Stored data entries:
=====

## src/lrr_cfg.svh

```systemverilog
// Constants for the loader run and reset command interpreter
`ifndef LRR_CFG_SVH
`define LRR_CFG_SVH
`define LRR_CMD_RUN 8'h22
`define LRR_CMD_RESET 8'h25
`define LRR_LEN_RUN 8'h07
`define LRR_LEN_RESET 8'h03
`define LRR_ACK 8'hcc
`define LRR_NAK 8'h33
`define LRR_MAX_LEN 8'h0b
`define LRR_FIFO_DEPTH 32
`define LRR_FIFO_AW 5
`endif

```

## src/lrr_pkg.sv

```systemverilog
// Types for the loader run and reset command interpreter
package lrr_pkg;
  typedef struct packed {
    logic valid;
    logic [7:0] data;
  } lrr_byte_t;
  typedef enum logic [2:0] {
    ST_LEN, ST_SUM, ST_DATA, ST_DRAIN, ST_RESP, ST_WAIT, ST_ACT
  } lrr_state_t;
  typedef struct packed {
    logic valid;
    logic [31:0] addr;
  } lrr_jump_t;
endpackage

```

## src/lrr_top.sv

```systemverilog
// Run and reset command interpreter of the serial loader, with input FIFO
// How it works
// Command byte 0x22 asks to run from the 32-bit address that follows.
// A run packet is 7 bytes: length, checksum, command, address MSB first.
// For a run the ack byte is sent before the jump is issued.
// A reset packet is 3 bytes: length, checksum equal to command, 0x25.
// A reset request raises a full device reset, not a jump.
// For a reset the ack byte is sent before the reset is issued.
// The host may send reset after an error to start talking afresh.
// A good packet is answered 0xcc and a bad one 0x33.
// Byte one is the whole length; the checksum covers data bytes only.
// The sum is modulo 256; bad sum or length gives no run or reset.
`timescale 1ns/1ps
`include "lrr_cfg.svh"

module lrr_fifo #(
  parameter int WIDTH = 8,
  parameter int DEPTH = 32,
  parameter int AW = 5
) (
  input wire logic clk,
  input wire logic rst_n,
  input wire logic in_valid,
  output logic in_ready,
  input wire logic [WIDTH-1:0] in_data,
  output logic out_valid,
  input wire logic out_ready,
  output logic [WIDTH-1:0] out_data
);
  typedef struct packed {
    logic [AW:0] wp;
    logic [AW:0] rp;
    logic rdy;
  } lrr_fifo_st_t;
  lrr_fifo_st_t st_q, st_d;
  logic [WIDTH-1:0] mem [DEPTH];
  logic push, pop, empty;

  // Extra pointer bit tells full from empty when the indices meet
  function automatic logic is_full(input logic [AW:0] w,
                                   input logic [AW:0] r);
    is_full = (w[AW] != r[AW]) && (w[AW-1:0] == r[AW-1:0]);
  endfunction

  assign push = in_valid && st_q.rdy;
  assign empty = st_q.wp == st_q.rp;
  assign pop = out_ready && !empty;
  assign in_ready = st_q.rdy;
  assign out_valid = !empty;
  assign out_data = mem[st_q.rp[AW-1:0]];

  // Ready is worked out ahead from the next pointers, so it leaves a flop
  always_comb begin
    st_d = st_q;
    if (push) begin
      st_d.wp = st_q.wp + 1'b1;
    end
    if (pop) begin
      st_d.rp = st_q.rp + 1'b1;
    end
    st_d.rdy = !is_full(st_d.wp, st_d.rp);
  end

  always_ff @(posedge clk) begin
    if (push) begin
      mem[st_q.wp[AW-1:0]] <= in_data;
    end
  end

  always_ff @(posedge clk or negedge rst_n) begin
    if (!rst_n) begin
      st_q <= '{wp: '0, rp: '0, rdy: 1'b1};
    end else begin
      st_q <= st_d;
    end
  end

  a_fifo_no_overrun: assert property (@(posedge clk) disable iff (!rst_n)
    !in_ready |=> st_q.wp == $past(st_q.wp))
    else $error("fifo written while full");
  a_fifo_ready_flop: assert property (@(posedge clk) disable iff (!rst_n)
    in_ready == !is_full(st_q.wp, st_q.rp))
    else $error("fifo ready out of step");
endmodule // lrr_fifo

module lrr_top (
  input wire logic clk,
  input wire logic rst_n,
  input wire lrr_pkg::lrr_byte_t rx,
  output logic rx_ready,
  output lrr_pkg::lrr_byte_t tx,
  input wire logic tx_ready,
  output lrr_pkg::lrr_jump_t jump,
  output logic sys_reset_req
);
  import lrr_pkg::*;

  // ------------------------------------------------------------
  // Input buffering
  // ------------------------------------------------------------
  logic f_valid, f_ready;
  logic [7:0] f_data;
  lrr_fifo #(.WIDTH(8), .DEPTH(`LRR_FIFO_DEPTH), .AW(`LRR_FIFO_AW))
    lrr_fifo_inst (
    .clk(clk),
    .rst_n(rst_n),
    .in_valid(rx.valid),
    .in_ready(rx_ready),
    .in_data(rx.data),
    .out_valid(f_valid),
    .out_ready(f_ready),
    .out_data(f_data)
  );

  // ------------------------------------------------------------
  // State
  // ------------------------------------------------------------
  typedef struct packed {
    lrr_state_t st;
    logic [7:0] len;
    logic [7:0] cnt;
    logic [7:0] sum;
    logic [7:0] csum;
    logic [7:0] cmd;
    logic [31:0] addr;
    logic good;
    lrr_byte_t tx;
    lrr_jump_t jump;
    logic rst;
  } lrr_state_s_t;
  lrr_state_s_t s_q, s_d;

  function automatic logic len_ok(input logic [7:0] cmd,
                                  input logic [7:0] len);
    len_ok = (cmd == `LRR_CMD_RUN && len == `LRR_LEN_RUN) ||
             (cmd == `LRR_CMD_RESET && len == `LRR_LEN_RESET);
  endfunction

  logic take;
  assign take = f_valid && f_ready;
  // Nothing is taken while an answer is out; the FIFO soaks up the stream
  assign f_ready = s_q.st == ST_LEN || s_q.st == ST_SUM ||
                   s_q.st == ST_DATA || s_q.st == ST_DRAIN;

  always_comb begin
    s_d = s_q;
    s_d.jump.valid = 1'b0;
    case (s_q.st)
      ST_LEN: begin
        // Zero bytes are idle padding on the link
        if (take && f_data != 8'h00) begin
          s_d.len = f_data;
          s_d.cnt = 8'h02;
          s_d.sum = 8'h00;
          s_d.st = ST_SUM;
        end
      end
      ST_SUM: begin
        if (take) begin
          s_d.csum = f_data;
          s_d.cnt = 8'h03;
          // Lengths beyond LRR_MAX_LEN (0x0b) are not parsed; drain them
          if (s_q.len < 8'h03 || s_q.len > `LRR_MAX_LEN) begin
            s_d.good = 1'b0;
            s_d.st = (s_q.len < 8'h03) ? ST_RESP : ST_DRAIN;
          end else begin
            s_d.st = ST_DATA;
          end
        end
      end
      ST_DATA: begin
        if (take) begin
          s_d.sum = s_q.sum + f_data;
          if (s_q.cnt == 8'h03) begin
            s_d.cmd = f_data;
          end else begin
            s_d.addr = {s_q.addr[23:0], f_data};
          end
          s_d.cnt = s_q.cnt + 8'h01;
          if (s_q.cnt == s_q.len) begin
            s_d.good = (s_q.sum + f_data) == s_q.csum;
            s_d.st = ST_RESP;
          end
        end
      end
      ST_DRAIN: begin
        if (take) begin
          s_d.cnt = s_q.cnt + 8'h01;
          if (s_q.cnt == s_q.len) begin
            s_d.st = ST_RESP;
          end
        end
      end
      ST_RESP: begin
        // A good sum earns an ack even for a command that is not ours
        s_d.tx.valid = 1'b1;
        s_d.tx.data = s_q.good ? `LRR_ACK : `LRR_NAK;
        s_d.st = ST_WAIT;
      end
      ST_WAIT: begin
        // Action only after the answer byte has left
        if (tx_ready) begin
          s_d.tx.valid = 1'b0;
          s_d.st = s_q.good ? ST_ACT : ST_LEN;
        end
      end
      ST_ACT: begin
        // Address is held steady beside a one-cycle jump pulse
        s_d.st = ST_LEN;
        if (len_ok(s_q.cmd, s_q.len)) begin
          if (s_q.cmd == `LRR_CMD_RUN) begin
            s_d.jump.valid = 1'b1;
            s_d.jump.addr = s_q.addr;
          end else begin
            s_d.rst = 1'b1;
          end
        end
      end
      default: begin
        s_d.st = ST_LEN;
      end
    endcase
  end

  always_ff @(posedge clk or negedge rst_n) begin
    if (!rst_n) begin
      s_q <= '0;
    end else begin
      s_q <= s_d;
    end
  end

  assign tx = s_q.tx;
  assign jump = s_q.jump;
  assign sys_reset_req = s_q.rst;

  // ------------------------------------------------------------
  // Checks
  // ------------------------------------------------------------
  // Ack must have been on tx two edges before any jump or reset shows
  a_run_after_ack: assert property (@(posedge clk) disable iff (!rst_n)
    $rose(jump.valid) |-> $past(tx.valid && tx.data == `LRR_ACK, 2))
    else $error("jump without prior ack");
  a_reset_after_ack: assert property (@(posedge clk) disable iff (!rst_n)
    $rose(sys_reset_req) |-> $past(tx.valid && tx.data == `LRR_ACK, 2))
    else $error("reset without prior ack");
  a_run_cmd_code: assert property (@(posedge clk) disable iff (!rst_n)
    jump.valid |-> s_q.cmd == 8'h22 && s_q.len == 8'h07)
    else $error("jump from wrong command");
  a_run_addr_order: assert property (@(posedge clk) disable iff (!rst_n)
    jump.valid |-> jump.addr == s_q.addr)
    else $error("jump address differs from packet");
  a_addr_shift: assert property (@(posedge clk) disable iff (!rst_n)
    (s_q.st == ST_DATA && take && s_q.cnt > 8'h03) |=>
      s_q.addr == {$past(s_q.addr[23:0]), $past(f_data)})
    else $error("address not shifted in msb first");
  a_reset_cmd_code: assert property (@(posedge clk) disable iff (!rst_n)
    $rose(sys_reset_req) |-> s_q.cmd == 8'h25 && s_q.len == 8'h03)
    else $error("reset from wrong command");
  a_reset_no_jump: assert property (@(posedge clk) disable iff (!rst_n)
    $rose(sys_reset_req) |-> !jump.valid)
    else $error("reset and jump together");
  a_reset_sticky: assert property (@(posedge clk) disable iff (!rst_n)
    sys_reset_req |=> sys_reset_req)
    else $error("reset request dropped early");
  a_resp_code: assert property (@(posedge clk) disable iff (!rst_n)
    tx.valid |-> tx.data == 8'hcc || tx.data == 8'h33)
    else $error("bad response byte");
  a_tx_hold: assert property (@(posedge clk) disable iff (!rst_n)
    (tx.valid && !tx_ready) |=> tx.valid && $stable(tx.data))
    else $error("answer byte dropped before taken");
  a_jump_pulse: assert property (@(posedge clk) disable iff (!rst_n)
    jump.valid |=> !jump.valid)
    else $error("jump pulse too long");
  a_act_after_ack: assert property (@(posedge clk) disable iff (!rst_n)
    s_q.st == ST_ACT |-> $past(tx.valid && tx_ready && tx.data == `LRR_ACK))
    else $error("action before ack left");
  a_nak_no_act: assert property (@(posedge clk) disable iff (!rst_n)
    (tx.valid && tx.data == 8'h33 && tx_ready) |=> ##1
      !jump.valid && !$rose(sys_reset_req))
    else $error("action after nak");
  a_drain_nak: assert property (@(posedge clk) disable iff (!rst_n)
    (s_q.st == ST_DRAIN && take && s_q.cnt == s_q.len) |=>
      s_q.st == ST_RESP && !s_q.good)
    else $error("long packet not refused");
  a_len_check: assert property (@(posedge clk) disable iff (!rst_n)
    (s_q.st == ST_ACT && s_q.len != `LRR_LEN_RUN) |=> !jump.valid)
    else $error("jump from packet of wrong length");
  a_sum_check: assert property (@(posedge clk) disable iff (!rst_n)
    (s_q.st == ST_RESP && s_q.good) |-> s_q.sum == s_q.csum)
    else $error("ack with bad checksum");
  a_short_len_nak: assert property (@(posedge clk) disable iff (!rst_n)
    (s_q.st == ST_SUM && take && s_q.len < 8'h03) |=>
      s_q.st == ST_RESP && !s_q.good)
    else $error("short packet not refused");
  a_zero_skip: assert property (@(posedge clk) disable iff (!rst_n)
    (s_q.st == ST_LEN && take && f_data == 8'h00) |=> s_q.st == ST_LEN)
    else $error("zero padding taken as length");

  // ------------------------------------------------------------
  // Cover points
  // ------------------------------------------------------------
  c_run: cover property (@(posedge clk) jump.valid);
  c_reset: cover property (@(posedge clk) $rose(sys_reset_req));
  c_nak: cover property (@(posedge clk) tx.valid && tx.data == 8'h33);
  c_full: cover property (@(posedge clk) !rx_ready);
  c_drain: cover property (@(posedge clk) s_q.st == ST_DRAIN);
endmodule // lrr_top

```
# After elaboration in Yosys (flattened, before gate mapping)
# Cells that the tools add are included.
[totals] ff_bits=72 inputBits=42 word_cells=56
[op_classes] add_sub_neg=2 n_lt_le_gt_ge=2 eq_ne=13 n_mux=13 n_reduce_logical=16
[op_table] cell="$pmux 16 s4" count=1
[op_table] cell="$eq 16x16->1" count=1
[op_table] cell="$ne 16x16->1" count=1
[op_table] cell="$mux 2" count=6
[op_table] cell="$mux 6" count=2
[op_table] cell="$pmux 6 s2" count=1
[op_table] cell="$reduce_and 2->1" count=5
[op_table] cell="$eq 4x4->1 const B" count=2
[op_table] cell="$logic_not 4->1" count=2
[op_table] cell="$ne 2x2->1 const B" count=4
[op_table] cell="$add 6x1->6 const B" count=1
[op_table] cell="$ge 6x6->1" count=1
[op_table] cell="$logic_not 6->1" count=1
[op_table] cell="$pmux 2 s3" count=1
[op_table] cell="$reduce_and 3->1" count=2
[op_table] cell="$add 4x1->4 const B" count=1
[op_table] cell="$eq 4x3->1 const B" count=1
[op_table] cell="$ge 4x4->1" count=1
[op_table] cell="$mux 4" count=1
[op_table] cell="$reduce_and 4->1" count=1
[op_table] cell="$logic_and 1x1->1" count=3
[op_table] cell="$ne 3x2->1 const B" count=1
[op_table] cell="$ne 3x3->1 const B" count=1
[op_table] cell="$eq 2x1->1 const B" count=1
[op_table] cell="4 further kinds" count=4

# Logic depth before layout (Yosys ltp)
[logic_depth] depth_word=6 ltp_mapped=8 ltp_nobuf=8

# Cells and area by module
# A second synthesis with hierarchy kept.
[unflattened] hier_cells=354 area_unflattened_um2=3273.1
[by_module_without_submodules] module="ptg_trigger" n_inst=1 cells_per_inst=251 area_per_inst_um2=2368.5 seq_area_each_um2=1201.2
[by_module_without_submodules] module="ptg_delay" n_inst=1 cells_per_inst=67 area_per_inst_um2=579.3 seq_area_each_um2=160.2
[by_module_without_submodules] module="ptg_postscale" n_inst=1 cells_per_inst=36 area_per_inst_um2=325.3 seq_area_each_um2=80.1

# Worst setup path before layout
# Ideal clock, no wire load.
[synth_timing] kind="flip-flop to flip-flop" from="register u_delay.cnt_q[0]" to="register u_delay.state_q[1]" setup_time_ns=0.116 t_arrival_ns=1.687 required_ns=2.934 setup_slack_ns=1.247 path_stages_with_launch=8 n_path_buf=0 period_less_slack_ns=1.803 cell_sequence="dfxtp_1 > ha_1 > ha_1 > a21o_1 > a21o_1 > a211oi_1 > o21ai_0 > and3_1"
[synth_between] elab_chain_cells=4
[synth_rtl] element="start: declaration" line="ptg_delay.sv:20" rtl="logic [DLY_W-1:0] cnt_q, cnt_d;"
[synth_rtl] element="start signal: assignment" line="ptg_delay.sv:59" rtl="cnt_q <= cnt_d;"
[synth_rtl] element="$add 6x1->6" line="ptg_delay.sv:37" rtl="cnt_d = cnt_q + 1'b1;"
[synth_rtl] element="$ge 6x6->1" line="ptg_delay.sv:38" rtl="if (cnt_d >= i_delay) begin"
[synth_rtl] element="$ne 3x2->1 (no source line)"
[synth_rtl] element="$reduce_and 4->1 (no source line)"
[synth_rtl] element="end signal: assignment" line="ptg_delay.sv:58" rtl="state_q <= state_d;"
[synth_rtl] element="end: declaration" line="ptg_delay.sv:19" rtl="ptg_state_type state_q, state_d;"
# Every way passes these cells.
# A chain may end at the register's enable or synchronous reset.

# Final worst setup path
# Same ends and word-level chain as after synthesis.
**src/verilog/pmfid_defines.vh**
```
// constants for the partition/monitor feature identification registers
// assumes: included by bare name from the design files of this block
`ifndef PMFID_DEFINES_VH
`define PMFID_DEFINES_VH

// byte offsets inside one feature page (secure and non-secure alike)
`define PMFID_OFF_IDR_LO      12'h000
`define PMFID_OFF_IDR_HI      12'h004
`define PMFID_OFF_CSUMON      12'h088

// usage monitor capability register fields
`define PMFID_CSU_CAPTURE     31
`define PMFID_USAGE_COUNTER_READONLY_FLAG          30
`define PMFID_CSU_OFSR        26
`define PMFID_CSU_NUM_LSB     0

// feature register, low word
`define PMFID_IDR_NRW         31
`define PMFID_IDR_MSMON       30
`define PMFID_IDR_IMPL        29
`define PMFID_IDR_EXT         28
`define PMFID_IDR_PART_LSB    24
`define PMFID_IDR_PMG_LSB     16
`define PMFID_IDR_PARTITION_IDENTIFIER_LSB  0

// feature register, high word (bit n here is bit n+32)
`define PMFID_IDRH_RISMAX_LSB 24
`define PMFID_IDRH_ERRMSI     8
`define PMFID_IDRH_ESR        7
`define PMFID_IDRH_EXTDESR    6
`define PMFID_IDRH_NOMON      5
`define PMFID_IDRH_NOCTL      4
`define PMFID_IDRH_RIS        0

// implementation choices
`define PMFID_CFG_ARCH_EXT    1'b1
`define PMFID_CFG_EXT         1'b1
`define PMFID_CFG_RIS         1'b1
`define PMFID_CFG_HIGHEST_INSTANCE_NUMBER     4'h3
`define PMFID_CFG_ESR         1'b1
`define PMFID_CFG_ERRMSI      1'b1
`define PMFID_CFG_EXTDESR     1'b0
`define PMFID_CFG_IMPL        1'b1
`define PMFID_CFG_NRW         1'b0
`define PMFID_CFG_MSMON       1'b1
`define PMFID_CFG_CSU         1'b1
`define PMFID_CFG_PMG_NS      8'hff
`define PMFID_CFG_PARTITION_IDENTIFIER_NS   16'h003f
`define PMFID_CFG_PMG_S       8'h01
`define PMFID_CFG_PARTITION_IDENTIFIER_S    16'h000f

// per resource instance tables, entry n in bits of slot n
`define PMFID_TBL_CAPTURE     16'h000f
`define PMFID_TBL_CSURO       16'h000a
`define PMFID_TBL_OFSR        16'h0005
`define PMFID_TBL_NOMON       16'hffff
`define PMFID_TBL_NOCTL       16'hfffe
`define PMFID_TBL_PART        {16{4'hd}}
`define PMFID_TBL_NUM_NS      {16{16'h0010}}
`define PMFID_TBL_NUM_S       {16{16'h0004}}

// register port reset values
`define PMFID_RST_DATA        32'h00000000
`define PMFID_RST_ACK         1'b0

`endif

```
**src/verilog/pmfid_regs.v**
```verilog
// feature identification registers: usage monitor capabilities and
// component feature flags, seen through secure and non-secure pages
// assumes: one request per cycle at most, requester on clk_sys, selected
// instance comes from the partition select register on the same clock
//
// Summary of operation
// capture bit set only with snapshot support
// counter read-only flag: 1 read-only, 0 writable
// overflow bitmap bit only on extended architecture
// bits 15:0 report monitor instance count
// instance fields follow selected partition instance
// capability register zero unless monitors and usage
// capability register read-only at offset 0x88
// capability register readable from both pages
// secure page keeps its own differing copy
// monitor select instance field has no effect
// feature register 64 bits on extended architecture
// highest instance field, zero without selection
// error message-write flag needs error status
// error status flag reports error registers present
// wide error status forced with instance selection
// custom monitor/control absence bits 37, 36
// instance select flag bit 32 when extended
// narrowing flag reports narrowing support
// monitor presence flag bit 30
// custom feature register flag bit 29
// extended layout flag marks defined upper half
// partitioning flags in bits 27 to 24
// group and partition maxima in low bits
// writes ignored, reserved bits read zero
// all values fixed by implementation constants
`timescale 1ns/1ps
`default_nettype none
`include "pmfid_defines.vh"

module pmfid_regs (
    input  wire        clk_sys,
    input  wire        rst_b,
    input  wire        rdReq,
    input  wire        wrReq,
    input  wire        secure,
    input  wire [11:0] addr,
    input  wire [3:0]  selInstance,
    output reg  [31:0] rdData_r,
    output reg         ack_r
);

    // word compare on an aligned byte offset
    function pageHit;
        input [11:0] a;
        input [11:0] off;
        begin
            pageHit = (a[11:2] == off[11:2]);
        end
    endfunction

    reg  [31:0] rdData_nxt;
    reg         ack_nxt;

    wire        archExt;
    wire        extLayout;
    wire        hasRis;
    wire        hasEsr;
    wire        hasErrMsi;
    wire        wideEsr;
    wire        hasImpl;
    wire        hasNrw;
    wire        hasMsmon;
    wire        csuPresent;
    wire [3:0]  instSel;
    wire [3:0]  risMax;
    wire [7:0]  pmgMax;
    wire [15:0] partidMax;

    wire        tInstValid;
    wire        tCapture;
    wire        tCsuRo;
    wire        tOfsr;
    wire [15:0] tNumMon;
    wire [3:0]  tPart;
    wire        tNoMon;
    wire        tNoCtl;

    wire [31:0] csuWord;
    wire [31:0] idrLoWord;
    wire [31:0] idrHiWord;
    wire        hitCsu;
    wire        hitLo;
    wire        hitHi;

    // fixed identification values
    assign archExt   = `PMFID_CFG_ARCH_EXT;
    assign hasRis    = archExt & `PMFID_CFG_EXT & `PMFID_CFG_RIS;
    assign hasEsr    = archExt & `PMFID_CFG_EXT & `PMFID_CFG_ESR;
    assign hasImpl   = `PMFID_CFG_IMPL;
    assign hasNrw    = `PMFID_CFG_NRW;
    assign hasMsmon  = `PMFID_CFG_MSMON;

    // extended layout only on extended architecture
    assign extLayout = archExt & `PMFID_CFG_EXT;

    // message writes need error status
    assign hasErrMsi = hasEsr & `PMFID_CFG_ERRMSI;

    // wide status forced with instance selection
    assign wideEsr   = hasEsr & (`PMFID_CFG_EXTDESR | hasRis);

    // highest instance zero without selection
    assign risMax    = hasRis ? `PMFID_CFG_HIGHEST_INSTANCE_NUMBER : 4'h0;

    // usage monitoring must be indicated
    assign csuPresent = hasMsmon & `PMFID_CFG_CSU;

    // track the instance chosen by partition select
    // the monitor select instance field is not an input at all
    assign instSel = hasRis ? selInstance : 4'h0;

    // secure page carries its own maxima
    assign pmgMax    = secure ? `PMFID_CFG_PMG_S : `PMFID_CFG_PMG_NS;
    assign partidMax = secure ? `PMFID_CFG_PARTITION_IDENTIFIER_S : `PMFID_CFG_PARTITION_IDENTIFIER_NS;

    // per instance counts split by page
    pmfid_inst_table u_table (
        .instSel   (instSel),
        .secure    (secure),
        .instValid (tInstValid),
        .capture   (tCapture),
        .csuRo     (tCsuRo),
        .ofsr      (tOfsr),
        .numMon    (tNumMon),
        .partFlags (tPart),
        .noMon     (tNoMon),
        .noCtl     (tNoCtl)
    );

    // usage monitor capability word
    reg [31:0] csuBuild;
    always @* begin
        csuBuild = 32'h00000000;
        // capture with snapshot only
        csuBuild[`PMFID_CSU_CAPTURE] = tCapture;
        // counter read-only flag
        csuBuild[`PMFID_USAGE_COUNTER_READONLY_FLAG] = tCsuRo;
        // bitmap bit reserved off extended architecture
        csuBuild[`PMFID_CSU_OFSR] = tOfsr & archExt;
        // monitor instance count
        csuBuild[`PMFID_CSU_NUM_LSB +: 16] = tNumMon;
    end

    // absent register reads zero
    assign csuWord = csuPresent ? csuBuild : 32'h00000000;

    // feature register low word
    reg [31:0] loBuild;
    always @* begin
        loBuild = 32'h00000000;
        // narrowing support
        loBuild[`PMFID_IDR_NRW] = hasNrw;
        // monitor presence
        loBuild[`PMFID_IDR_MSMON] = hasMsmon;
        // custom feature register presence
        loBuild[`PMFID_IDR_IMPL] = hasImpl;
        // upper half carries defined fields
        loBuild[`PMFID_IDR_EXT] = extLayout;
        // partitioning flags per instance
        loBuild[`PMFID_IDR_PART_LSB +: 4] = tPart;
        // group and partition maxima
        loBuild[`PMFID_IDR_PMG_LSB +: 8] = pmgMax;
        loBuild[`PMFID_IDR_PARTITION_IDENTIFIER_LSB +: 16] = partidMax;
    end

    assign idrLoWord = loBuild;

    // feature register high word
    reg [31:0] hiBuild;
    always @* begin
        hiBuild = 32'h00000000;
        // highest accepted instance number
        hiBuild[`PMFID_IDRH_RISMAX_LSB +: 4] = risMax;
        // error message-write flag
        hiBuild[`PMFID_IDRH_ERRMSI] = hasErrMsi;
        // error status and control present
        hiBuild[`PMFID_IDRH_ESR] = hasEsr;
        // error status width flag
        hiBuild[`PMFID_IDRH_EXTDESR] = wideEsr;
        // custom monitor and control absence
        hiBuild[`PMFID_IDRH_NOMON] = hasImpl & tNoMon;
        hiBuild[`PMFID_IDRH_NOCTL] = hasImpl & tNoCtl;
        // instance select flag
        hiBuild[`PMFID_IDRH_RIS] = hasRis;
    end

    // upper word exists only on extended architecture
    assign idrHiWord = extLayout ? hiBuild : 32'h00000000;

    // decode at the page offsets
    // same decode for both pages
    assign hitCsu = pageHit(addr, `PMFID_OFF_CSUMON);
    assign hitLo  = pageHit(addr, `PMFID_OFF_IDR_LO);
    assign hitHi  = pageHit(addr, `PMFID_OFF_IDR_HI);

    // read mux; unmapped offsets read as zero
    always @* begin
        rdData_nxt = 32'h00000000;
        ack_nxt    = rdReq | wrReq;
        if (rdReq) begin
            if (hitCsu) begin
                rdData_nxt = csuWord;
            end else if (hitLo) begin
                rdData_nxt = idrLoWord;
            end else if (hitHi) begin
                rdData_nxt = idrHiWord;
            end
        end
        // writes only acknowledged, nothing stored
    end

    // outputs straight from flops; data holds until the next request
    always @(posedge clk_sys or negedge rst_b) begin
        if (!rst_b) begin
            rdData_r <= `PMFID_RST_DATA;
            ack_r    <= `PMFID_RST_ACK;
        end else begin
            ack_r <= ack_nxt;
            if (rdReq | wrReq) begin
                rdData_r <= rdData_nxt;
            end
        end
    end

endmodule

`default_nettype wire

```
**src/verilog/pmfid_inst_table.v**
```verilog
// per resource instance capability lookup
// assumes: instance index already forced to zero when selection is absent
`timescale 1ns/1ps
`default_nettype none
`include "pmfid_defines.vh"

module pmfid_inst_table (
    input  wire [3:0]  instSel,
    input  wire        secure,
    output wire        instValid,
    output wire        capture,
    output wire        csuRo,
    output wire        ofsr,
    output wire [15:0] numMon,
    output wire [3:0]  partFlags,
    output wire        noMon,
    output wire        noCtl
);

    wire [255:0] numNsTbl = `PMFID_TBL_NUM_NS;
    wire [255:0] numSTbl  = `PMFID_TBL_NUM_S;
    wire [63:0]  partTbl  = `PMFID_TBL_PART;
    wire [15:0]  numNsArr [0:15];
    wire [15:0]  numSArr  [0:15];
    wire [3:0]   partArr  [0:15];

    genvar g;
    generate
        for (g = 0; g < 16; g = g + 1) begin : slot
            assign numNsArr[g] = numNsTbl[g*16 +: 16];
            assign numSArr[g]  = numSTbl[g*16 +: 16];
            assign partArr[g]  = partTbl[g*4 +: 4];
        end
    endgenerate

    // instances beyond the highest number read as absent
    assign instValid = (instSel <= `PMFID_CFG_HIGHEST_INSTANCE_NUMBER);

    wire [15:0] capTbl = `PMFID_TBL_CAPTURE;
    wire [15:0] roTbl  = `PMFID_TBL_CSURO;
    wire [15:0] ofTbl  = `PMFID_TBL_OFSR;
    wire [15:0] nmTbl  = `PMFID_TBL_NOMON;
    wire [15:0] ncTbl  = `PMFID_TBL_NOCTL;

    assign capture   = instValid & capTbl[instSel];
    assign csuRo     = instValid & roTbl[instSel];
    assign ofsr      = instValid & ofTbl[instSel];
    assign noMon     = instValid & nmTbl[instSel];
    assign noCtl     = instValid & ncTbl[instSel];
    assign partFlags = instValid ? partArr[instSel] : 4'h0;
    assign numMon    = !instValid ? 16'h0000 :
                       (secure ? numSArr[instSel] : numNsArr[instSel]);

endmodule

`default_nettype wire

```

=====

◆ EXERCISE GOAL:
Count every line of the data in which the word "signal" appears, and report only the total.

◆ EXERCISE SOLUTION:
2